A collection of shared utilities, libraries, and command-line tools that form the technical backbone of the CELINE data platform. Provides reusable building blocks for data pipelines, governance, lineage, metadata management, and platform integrations.

Not an end-user application — a platform utility layer embedded into CELINE applications and executed within orchestrated environments using Meltano, dbt, Prefect, and OpenLineage.


Scope and goals

  • Centralise cross-cutting platform logic used by multiple CELINE projects
  • Provide opinionated but extensible tooling for data pipelines
  • Enforce consistent governance and lineage semantics
  • Reduce duplication across pipeline applications
  • Act as a stable foundation for CELINE-compatible services and workflows

Key capabilities

Governance framework

A declarative governance.yaml specification defines the metadata, access control, and dataspace exposure rules for each dataset.

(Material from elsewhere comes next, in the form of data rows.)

===== src/gcm_top.sv =====
// Two-wire port slice: general call, address mask, master Start with collision check.
// Assumes a classic Wishbone master and open-drain SCL/SDA wires resolved outside.
//
// How it works
// - Address 0x00 is the general call and is acknowledged when general call is enabled, whatever own address.
// - An all-zero address with write direction raises an interrupt and leaves the byte in the receive buffer.
// - In 10-bit mode a general call does not set the update-address flag and the next byte is data.
// - With address hold on, SCL is held low after the eighth falling edge until software releases it.
// - A mask bit of zero makes the matching received address bit a don't-care; a one needs an exact match.
// - Reset loads the address mask with all ones.
// - In 7-bit mode the mask covers received address bits seven to one.
// - In 10-bit mode the mask covers bits seven to zero of the low byte and not the high byte.
// - A Start requested while SDA or SCL is low is aborted, flags a bus collision and returns to idle.
// - A Start begins with both lines released; with SDA high the baud rate generator is loaded and counts.
// - SCL low while SDA is still high in the first count is a bus collision.
// - SDA low in the first count reloads the generator and drives SDA low early, with no collision.
// - Otherwise SDA goes low at count end, the generator reloads, SCL low is ignored, then SCL goes low.
package gcm_pkg;
  localparam logic [7:0]  ADR_CTRL    = 8'h00;
  localparam logic [7:0]  ADR_OWN     = 8'h04;
  localparam logic [7:0]  ADR_MASK    = 8'h08;
  localparam logic [7:0]  ADR_RXBUF   = 8'h0C;
  localparam logic [7:0]  ADR_BRG     = 8'h10;
  localparam logic [7:0]  ADR_STATUS  = 8'h14;
  localparam logic [7:0]  ADR_INT_CLR = 8'h18;
  localparam logic [7:0]  ADR_INT_EN  = 8'h1C;
  // Control register bits
  localparam int          CB_GENERAL_CALL_ENABLE  = 0;
  localparam int          CB_ADDRESS_HOLD_ENABLE  = 1;
  localparam int          CB_TEN   = 2;
  localparam int          CB_ACKV  = 3;
  localparam int          CB_START = 4;
  localparam int          CB_REL   = 5;
  localparam int          CB_FREE  = 6;
  // Event bits in status, clear and enable
  localparam int          EV_ADDR  = 0;
  localparam int          EV_GC    = 1;
  localparam int          EV_DATA  = 2;
  localparam int          EV_BCL   = 3;
  localparam int          EV_START = 4;
  localparam int          EV_W     = 5;
  localparam int          ST_UA    = 8;
  localparam int          ST_HOLD  = 9;
  localparam int          ST_BUSY  = 10;
  localparam logic [7:0]  MASK_RST = 8'hFF;
  localparam logic [7:0]  MASK_7B  = 8'hFE;
  localparam logic [7:0]  GC_ADDR  = 8'h00;
  localparam logic [4:0]  TEN_HDR  = 5'h1E;
  localparam logic [7:0]  BRG_RST  = 8'h04;
  localparam logic [3:0]  BIT_LAST = 4'h8;
  localparam logic [3:0]  BIT_ACK  = 4'h9;
  localparam logic [9:0]  OWN_RST  = 10'h000;

  typedef struct packed {
    logic general_call_enable;       // general_call_enable
    logic address_hold_enable;       // address_hold_enable
    logic ten_bit;    // 10-bit addressing
    logic ack_value;  // acknowledge_value, 0 acknowledges
  } gcm_ctrl_type;

  typedef struct packed {
    logic scl_oe;
    logic sda_oe;
    logic lvl;
  } gcm_pin_type;

  typedef enum logic [1:0] {
    SL_IDLE  = 2'b00,
    SL_ADDR  = 2'b01,
    SL_ADDR2 = 2'b10,
    SL_DATA  = 2'b11
  } gcm_sl_type;

  typedef enum logic [1:0] {
    M_IDLE = 2'b00,
    M_CNT1 = 2'b01,
    M_CNT2 = 2'b10,
    M_HELD = 2'b11
  } gcm_m_type;

  // Address compare where a zero mask bit is a don't-care
  function automatic logic gcm_masked_eq(input logic [7:0] a, input logic [7:0] b, input logic [7:0] m);
    gcm_masked_eq = (((a ^ b) & m) == 8'h00);
  endfunction
endpackage

module gcm_top import gcm_pkg::*; (
  input  wire logic        clk_i,      // 10 MHz system clock
  input  wire logic        rst_i,      // Synchronous reset, active high
  input  wire logic        wb_cyc_i,   // Wishbone cycle
  input  wire logic        wb_stb_i,   // Wishbone strobe
  input  wire logic        wb_we_i,    // Wishbone write enable
  input  wire logic [7:0]  wb_adr_i,   // Byte address
  input  wire logic [3:0]  wb_sel_i,   // Byte lane selects
  input  wire logic [31:0] wb_dat_i,   // Write data
  output logic      [31:0] wb_dat_o,   // Read data
  output logic             wb_ack_o,   // Wishbone acknowledge
  output logic             irq_o,      // Level interrupt
  input  wire logic        scl_i,      // SCL wire level
  output logic             scl_o,      // SCL drive level, always low
  output logic             scl_oe_o,   // SCL pulled low when high
  input  wire logic        sda_i,      // SDA wire level
  output logic             sda_o,      // SDA drive level, always low
  output logic             sda_oe_o    // SDA pulled low when high
);
  logic [1:0]   pin_s;
  logic         scl_s, sda_s, scl_d, sda_d;
  logic         scl_rise, scl_fall, start_det, stop_det;
  // Register file state
  gcm_ctrl_type ctrl_reg, ctrl_next;
  logic [9:0]   own_reg, own_next;
  logic [7:0]   mask_reg, mask_next;
  logic [7:0]   brg_reg, brg_next;
  logic [EV_W-1:0] sts_reg, sts_next, en_reg, en_next, evt;
  logic         ua_reg, ua_next;
  logic         ack_reg, ack_next, irq_reg, irq_next;
  logic [31:0]  rdat_reg, rdat_next;
  logic         wr_en, start_pulse, rel_pulse, free_pulse;
  // Slave state
  gcm_sl_type   sl_state, sl_state_n;
  logic [3:0]   sl_cnt, sl_cnt_n;
  logic [7:0]   sl_shift, sl_shift_n, rxbuf_reg, rxbuf_next;
  logic         sl_ack, sl_ack_n, sl_hold, sl_hold_n, sl_match;
  logic         gc_evt, addr_evt, data_evt, ua_set;
  // Master state
  gcm_m_type    m_state, m_state_n;
  logic [7:0]   brg_cnt, brg_cnt_n;
  logic         m_sda_low, m_sda_low_n, m_scl_low, m_scl_low_n;
  logic         bcl_evt, start_evt;
  gcm_pin_type  pin_reg, pin_next;

  gcm_sync2 u_sync (
    .clk_i (clk_i),
    .rst_i (rst_i),
    .pin_i ({scl_i, sda_i}),
    .pin_o (pin_s)
  );

  // Bus edges from synchronised levels
  assign scl_s     = pin_s[1];
  assign sda_s     = pin_s[0];
  assign scl_rise  = scl_s & ~scl_d;
  assign scl_fall  = ~scl_s & scl_d;
  assign start_det = scl_s & scl_d & ~sda_s & sda_d;
  assign stop_det  = scl_s & scl_d & sda_s & ~sda_d;

  // Register file; writes commit on the edge that raises ack
  always_comb begin
    wr_en       = wb_cyc_i & wb_stb_i & wb_we_i & ~ack_reg & wb_sel_i[0];
    ack_next    = wb_cyc_i & wb_stb_i & ~ack_reg;
    ctrl_next   = ctrl_reg;
    own_next    = own_reg;
    mask_next   = mask_reg;
    brg_next    = brg_reg;
    en_next     = en_reg;
    start_pulse = wr_en && wb_adr_i == ADR_CTRL && wb_dat_i[CB_START];
    rel_pulse   = wr_en && wb_adr_i == ADR_CTRL && wb_dat_i[CB_REL];
    free_pulse  = wr_en && wb_adr_i == ADR_CTRL && wb_dat_i[CB_FREE];
    if (wr_en) begin
      case (wb_adr_i)
        ADR_CTRL: begin
          ctrl_next = '{general_call_enable: wb_dat_i[CB_GENERAL_CALL_ENABLE], address_hold_enable: wb_dat_i[CB_ADDRESS_HOLD_ENABLE],
                        ten_bit: wb_dat_i[CB_TEN], ack_value: wb_dat_i[CB_ACKV]};
        end
        ADR_OWN: begin
          own_next[7:0] = wb_dat_i[7:0];
          if (wb_sel_i[1]) begin
            own_next[9:8] = wb_dat_i[9:8];
          end
        end
        ADR_MASK:   mask_next = wb_dat_i[7:0];
        ADR_BRG:    brg_next  = wb_dat_i[7:0];
        ADR_INT_EN: en_next   = wb_dat_i[EV_W-1:0];
        default: begin
        end
      endcase
    end
    evt = '0;
    evt[EV_ADDR]  = addr_evt;
    evt[EV_GC]    = gc_evt;
    evt[EV_DATA]  = data_evt;
    evt[EV_BCL]   = bcl_evt;
    evt[EV_START] = start_evt;
    // A new event wins over a clear in the same cycle
    sts_next = evt | sts_reg;
    if (wr_en && wb_adr_i == ADR_INT_CLR) begin
      sts_next = evt | (sts_reg & ~wb_dat_i[EV_W-1:0]);
    end
    ua_next  = ua_set | (ua_reg & ~(wr_en && wb_adr_i == ADR_OWN));
    irq_next = |(sts_reg & en_reg);
    rdat_next = 32'h0000_0000;
    case (wb_adr_i)
      ADR_CTRL: begin
        rdat_next[CB_GENERAL_CALL_ENABLE] = ctrl_reg.general_call_enable;
        rdat_next[CB_ADDRESS_HOLD_ENABLE] = ctrl_reg.address_hold_enable;
        rdat_next[CB_TEN]  = ctrl_reg.ten_bit;
        rdat_next[CB_ACKV] = ctrl_reg.ack_value;
      end
      ADR_OWN:    rdat_next[9:0] = own_reg;
      ADR_MASK:   rdat_next[7:0] = mask_reg;
      ADR_RXBUF:  rdat_next[7:0] = rxbuf_reg;
      ADR_BRG:    rdat_next[7:0] = brg_reg;
      ADR_INT_EN: rdat_next[EV_W-1:0] = en_reg;
      ADR_STATUS: begin
        rdat_next[EV_W-1:0] = sts_reg;
        rdat_next[ST_UA]    = ua_reg;
        rdat_next[ST_HOLD]  = sl_hold;
        rdat_next[ST_BUSY]  = (m_state != M_IDLE);
      end
      default: rdat_next = 32'h0000_0000;
    endcase
  end

  always_ff @(posedge clk_i) begin
    if (rst_i) begin
      ctrl_reg <= '0;
      own_reg  <= OWN_RST;
      mask_reg <= MASK_RST;
      brg_reg  <= BRG_RST;
      en_reg   <= '0;
      sts_reg  <= '0;
      ua_reg   <= 1'b0;
      ack_reg  <= 1'b0;
      irq_reg  <= 1'b0;
      rdat_reg <= 32'h0000_0000;
    end else begin
      ctrl_reg <= ctrl_next;
      own_reg  <= own_next;
      mask_reg <= mask_next;
      brg_reg  <= brg_next;
      en_reg   <= en_next;
      sts_reg  <= sts_next;
      ua_reg   <= ua_next;
      ack_reg  <= ack_next;
      irq_reg  <= irq_next;
      rdat_reg <= rdat_next;
    end
  end

  // Slave receiver: address compare, general call, clock hold, acknowledge
  always_comb begin
    sl_state_n = sl_state;
    sl_cnt_n   = sl_cnt;
    sl_shift_n = sl_shift;
    sl_ack_n   = sl_ack;
    sl_hold_n  = sl_hold;
    rxbuf_next = rxbuf_reg;
    sl_match   = 1'b0;
    gc_evt     = 1'b0;
    addr_evt   = 1'b0;
    data_evt   = 1'b0;
    ua_set     = 1'b0;
    if (start_det) begin
      sl_state_n = SL_ADDR;
      sl_cnt_n   = '0;
      sl_ack_n   = 1'b0;
      sl_hold_n  = 1'b0;
    end else if (stop_det) begin
      sl_state_n = SL_IDLE;
      sl_cnt_n   = '0;
      sl_ack_n   = 1'b0;
      sl_hold_n  = 1'b0;
    end else if (sl_state != SL_IDLE) begin
      if (sl_hold) begin
        // Software chose the acknowledge while the clock was stretched
        if (rel_pulse) begin
          sl_hold_n = 1'b0;
          sl_ack_n  = ~ctrl_reg.ack_value;
        end
      end else if (scl_rise && sl_cnt < BIT_LAST) begin
        sl_shift_n = {sl_shift[6:0], sda_s};
        sl_cnt_n   = sl_cnt + 4'h1;
      end else if (scl_fall && sl_cnt == BIT_LAST) begin
        case (sl_state)
          SL_ADDR: begin
            if (ctrl_reg.general_call_enable && sl_shift == GC_ADDR) begin
              sl_match   = 1'b1;
              gc_evt     = 1'b1;
              sl_state_n = SL_DATA;
            end else if (ctrl_reg.ten_bit) begin
              // High byte is compared exactly, mask not applied
              sl_match   = (sl_shift[7:1] == {TEN_HDR, own_reg[9:8]});
              sl_state_n = SL_ADDR2;
            end else begin
              sl_match   = gcm_masked_eq(sl_shift, own_reg[7:0], mask_reg & MASK_7B);
              sl_state_n = SL_DATA;
            end
          end
          SL_ADDR2: begin
            sl_match   = gcm_masked_eq(sl_shift, own_reg[7:0], mask_reg);
            ua_set     = sl_match;
            sl_state_n = SL_DATA;
          end
          SL_DATA: begin
            sl_match = 1'b1;
            data_evt = 1'b1;
          end
          default: sl_match = 1'b0;
        endcase
        if (sl_match) begin
          addr_evt   = (sl_state != SL_DATA);
          rxbuf_next = sl_shift;
          sl_cnt_n   = BIT_ACK;
          if (sl_state != SL_DATA && ctrl_reg.address_hold_enable) begin
            sl_hold_n = 1'b1;
          end else begin
            sl_ack_n = (sl_state != SL_DATA) | ~ctrl_reg.ack_value;
          end
        end else begin
          sl_state_n = SL_IDLE;
          sl_cnt_n   = '0;
        end
      end else if (scl_fall && sl_cnt == BIT_ACK) begin
        sl_ack_n = 1'b0;
        sl_cnt_n = '0;
      end
    end
  end

  always_ff @(posedge clk_i) begin
    if (rst_i) begin
      sl_state  <= SL_IDLE;
      sl_cnt    <= '0;
      sl_shift  <= 8'h00;
      sl_ack    <= 1'b0;
      sl_hold   <= 1'b0;
      rxbuf_reg <= 8'h00;
      scl_d     <= 1'b1;
      sda_d     <= 1'b1;
    end else begin
      sl_state  <= sl_state_n;
      sl_cnt    <= sl_cnt_n;
      sl_shift  <= sl_shift_n;
      sl_ack    <= sl_ack_n;
      sl_hold   <= sl_hold_n;
      rxbuf_reg <= rxbuf_next;
      scl_d     <= scl_s;
      sda_d     <= sda_s;
    end
  end

  // Master Start generator; collision only before SDA is driven low
  always_comb begin
    m_state_n   = m_state;
    brg_cnt_n   = brg_cnt;
    m_sda_low_n = m_sda_low;
    m_scl_low_n = m_scl_low;
    bcl_evt     = 1'b0;
    start_evt   = 1'b0;
    case (m_state)
      M_IDLE: begin
        if (start_pulse) begin
          if (!scl_s || !sda_s) begin
            bcl_evt = 1'b1;
          end else begin
            brg_cnt_n = brg_reg;
            m_state_n = M_CNT1;
          end
        end
      end
      M_CNT1: begin
        if (!sda_s) begin
          brg_cnt_n   = brg_reg;
          m_sda_low_n = 1'b1;
          m_state_n   = M_CNT2;
        end else if (!scl_s) begin
          bcl_evt   = 1'b1;
          m_state_n = M_IDLE;
        end else if (brg_cnt == 8'h00) begin
          m_sda_low_n = 1'b1;
          brg_cnt_n   = brg_reg;
          m_state_n   = M_CNT2;
        end else begin
          brg_cnt_n = brg_cnt - 8'h01;
        end
      end
      M_CNT2: begin
        // SCL low here is another master's Start; not a collision
        if (brg_cnt == 8'h00) begin
          m_scl_low_n = 1'b1;
          start_evt   = 1'b1;
          m_state_n   = M_HELD;
        end else begin
          brg_cnt_n = brg_cnt - 8'h01;
        end
      end
      M_HELD: begin
        // Bus owned; arbitration on the address is left to the shifter
        if (free_pulse) begin
          m_sda_low_n = 1'b0;
          m_scl_low_n = 1'b0;
          m_state_n   = M_IDLE;
        end
      end
      default: m_state_n = M_IDLE;
    endcase
    pin_next.scl_oe = sl_hold | m_scl_low;
    pin_next.sda_oe = sl_ack | m_sda_low;
    pin_next.lvl    = 1'b0;
  end

  always_ff @(posedge clk_i) begin
    if (rst_i) begin
      m_state   <= M_IDLE;
      brg_cnt   <= 8'h00;
      m_sda_low <= 1'b0;
      m_scl_low <= 1'b0;
      pin_reg   <= '0;
    end else begin
      m_state   <= m_state_n;
      brg_cnt   <= brg_cnt_n;
      m_sda_low <= m_sda_low_n;
      m_scl_low <= m_scl_low_n;
      pin_reg   <= pin_next;
    end
  end

  // Outputs come straight from flops
  assign wb_dat_o = rdat_reg;
  assign wb_ack_o = ack_reg;
  assign irq_o    = irq_reg;
  assign scl_o    = pin_reg.lvl;
  assign sda_o    = pin_reg.lvl;
  assign scl_oe_o = pin_reg.scl_oe;
  assign sda_oe_o = pin_reg.sda_oe;

  chk_mask_reset: assert property (@(posedge clk_i) rst_i |=> mask_reg == MASK_RST)
    else $error("mask not all ones after reset");
  chk_gc_ack_buf: assert property (@(posedge clk_i) disable iff (rst_i)
    gc_evt |=> (sl_ack || sl_hold) && rxbuf_reg == GC_ADDR && sts_reg[EV_GC])
    else $error("general call not acknowledged or not buffered");
  chk_gc_no_ua: assert property (@(posedge clk_i) disable iff (rst_i)
    gc_evt |=> sl_state == SL_DATA && !$rose(ua_reg))
    else $error("general call went to update address");
  chk_hold_scl: assert property (@(posedge clk_i) disable iff (rst_i)
    sl_hold && !start_det && !stop_det && !rel_pulse |=> sl_hold ##1 pin_reg.scl_oe)
    else $error("clock hold dropped without release");
  chk_start_abort: assert property (@(posedge clk_i) disable iff (rst_i)
    (m_state == M_IDLE && start_pulse && !(scl_s && sda_s)) |=> m_state == M_IDLE && sts_reg[EV_BCL])
    else $error("start on busy bus not aborted");
  chk_scl_coll: assert property (@(posedge clk_i) disable iff (rst_i)
    (m_state == M_CNT1 && sda_s && !scl_s) |=> m_state == M_IDLE && !m_sda_low && sts_reg[EV_BCL])
    else $error("scl low in first count not a collision");
  chk_early_sda: assert property (@(posedge clk_i) disable iff (rst_i)
    (m_state == M_CNT1 && !sda_s) |-> !bcl_evt ##1 (m_state == M_CNT2 && m_sda_low && brg_cnt == brg_reg))
    else $error("early sda not taken");
  chk_cnt2_scl: assert property (@(posedge clk_i) disable iff (rst_i)
    (m_state == M_CNT2 && brg_cnt == 8'h00) |-> !bcl_evt ##1 m_scl_low ##1 pin_reg.scl_oe)
    else $error("scl not driven low at second count end");
endmodule


===== src/gcm_sync2.sv =====
// Two-flop synchroniser for the bus pins SCL and SDA.
// Assumes the pins are asynchronous to clk_i; the output is only read as a level.
module gcm_sync2 (
  input  wire logic       clk_i,   // System clock
  input  wire logic       rst_i,   // Synchronous reset, active high
  input  wire logic [1:0] pin_i,   // Raw pin levels {scl, sda}
  output logic      [1:0] pin_o    // Synchronised levels
);
  logic [1:0] meta_reg;
  logic [1:0] sync_reg;
  logic [1:0] meta_next;
  logic [1:0] sync_next;

  // First stage feeds only the second stage
  always_comb begin
    meta_next = pin_i;
    sync_next = meta_reg;
  end

  // Idle bus level is high, so reset both stages to ones
  always_ff @(posedge clk_i) begin
    if (rst_i) begin
      meta_reg <= 2'h3;
      sync_reg <= 2'h3;
    end else begin
      meta_reg <= meta_next;
      sync_reg <= sync_next;
    end
  end

  assign pin_o = sync_reg;
endmodule


===== config.mk =====
export PLATFORM = sky130hd
export DESIGN_NAME = gcm_top
export DESIGN_NICKNAME = d
export VERILOG_FILES = /design/src/gcm_top.sv /design/src/gcm_sync2.sv
export SDC_FILE = /design/constraint.sdc
export NUM_CORES = 1
export LEC_CHECK = 0
export BUFFER_PORTS_ARGS = -buffer_cell sky130_fd_sc_hd__buf_2
export CAP_MARGIN = 20
export CORE_ASPECT_RATIO = 0.5
export CORE_MARGIN = 4
export CORE_UTILIZATION = 41
export CTS_BUF_LIST = sky130_fd_sc_hd__clkbuf_8 sky130_fd_sc_hd__clkbuf_16
export CTS_CLUSTER_SIZE = 30
export DETAILED_ROUTE_END_ITERATION = 10
export GPL_TIMING_DRIVEN = 0
export PLACE_DENSITY_LB_ADDON = 0.1
export SYNTH_ARGS = -nofsm -noshare
export SYNTH_HDL_FRONTEND = slang
export SYNTH_SLANG_ARGS = --single-unit

===== constraint.sdc =====
create_clock -name clk_i -period 2.9 [get_ports clk_i]
set_input_delay 0.58 -clock clk_i [delete_from_list [all_inputs] [get_ports clk_i]]
set_output_delay 0.58 -clock clk_i [all_outputs]
set_load 0.01 [all_outputs]

# Word-level counts from Yosys, hierarchy flattened
# Cells that the tools add are included.
# classes
add_sub_neg,2
order_cmp,1
eq_ne,33
n_mux,98
n_bitwise,37
reduce_logical,48
# op_table
cell,n
1-bit two-way mux,68
8-bit two-way mux,6
8-bit logical NOT,5
"8-bit by 5-bit equality test with 1-bit output, second input constant",4
4-bit one-hot mux with 7 select lines,1
5-bit AND reduction,5
8-bit one-hot mux with 3 select lines,1
8-bit bitwise AND,2
"8-bit by 4-bit equality test with 1-bit output, second input constant",2
2-bit two-way mux,8
4-bit two-way mux,4
"2-bit inequality test, second input constant",8
3-bit nonzero test,5
1-bit bitwise AND,13
"3-bit inequality test, second input constant",4
1-bit NOT,12
3-bit one-hot mux with 4 select lines,1
1-bit logical AND,11
5-bit bitwise AND,2
5-bit bitwise OR,2
2-bit AND reduction,5
3-bit AND reduction,3
"2-bit equality test, second input constant",4
"4-bit equality test, second input constant",2
other kinds (29),41
# totals
register_bits,120
input_bits,51

# Logic depth before layout (Yosys ltp)
# logic_depth
ltp_word,21
mapped_depth,9

# Modules after synthesis
# From an unflattened synthesis, not the netlist that was laid out.
# hier_totals
hier_cells,566
area_unflattened_um2,4833.4
# by_module_without_submodules
mod,instances,cells_each,area_each_um2,seq_area_each_um2
gcm_top,1,558,4728.3,1881.8
gcm_sync2,1,8,105.1,80.1

# Worst setup path after synthesis
# No wires, ideal clock.
# synth_timing
path_type,in2reg
from,in wb_adr_i[2]
to,reg brg_cnt[7]
setup_ns,0.079
arrival_ns,2.016
t_required_ns,2.821
path_slack_ns,0.805
path_stages,7
cell_sequence,or3_1 -> buf_2 -> o41ai_4 -> and3_2 -> buf_6 -> nor2_1 -> a211oi_2
# synth_via
elab_chain_len,5
# synth_rtl
item,line,rtl
from (decl),gcm_top.sv:93,"input wire logic [7:0] wb_adr_i,"
8-bit logical NOT,gcm_top.sv:156,start_pulse = wr_en && wb_adr_i == ADR_CTRL && wb_dat_i[CB_START];
1-bit logical AND (2 in a row),gcm_top.sv:156,
2-bit inequality test (no source line),--,
5-bit AND reduction (no source line),--,
to (signal assigned),gcm_top.sv:411,brg_cnt <= brg_cnt_n;
to (decl),gcm_top.sv:127,"logic [7:0] brg_cnt, brg_cnt_n;"
# Every way passes these cells.
# A chain may end at the register's enable or synchronous reset.

# Worst setup path in the final report
# layout_timing
from,in wb_adr_i[3]
to,reg rdat_reg[8] (netlist: wb_dat_o[8])
# layout_via
elab_chain_len,2
word_cells_on_any_way,3
classes_between,2 x eq/ne; 1 x mux
# layout_rtl
item,line,rtl
8-bit by 5-bit equality test with 1-bit output or 8-bit by 3-bit equality test with 1-bit output (tied branches),gcm_top.sv:192,case (wb_adr_i)
2-bit one-hot mux with 2 select lines *,gcm_top.sv:192,
to (signal assigned),gcm_top.sv:236,rdat_reg <= rdat_next;
to (decl),gcm_top.sv:117,"logic [31:0] rdat_reg, rdat_next;"
# Mark *: on every way between the ends. The rest lies on a longest branch, timed or not.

The GovernanceRule model covers:

  • Dataset ownership (owner, attribution)
  • License and access level (open, internal, restricted, secret)
  • Data classification (pii, green, yellow, red) and retention
  • Tags, documentation links, and source system
  • user_filter_column — the column used for per-subject consent-based row filtering
  • expose: true — controls whether the dataset appears in the DCAT catalogue and is registered as an EDC asset

Extended blocks for DCAT-AP 3.0 and dataspace integration:

dcat: block — propagated to the DCAT-AP catalogue by dataset-api: - publisher_uri — overrides the API-level fallback publisher - themes — EU Publications Office data-theme URIs - language_uris — dct:language URIs - spatial_uris — dct:spatial URIs - accrual_periodicity — dct:accrualPeriodicity URI - conforms_to — dct:conformsTo URI - temporal.start / temporal.end — dct:temporal coverage

dataspace: block — consumed by export_governance.py when registering datasets in EDC: - contract_required — enables ds:contractRequired ODRL constraint - consent_required — enables ds:consentStatus ODRL constraint and consent-based row filtering - odrl_action — default ODRL action (default use) - purpose — ODRL purpose values - medallion — data quality level (gold / silver / bronze)

Governance rules are resolved with pattern matching via GovernanceResolver — defaults cascade from the defaults: block into each source entry, with per-source values taking precedence. The expose and dcat/dataspace fields use an OR-merge for booleans and override-merge for objects.

Both celine-utils (pipeline side) and dataset-api/cli/export_governance.py (catalogue side) parse the same governance.yaml format. EDC-specific sub-objects in the dataspace: block are silently ignored by celine-utils via model_config = ConfigDict(extra="ignore").

Pipeline orchestration

Structured execution layer for:

  • Meltano ingestion pipelines
  • dbt transformations and tests
  • Prefect-based Python flows

The PipelineRunner coordinates execution, logging, error handling, and lineage emission consistently across tools.

See the pipeline tutorial.

OpenLineage integration

  • Automatic emission of START, COMPLETE, FAIL, and ABORT events
  • Dataset-level schema facets
  • Data quality assertions from dbt tests
  • Custom CELINE governance facets (including userFilterColumn, medallion, classification)

Dataset tooling

The DatasetClient enables:

  • Schema and table introspection
  • Column metadata inspection
  • Safe query construction
  • Export to Pandas

Platform integrations

  • Keycloak for identity and access management
  • Apache Superset for analytics platform integration
  • MQTT for lightweight messaging

CLI

celine-utils governance generate   # generate governance.yaml template
celine-utils pipeline init         # scaffold a new pipeline
celine-utils pipeline run          # run a pipeline

Repository structure

celine/
  admin/
  cli/
  common/
  datasets/
  pipelines/
schemas/
tests/

Configuration

Environment-driven via pydantic-settings:

  • Environment variables first
  • Optional .env files
  • Typed validation with container-friendly defaults

Documentation

  • Pipeline Tutorial — end-to-end pipeline setup guide
  • Governance — governance.yaml format, access levels, pattern matching, dcat/dataspace blocks
  • Schemas — JSON Schema definitions including governance.schema.json
  • CLI — full CLI reference

Installation

pip install celine-utils

Intended audience

  • Data engineers
  • Platform engineers
  • CELINE application developers

License

Copyright © 2025 Spindox Labs

Licensed under the Apache License, Version 2.0.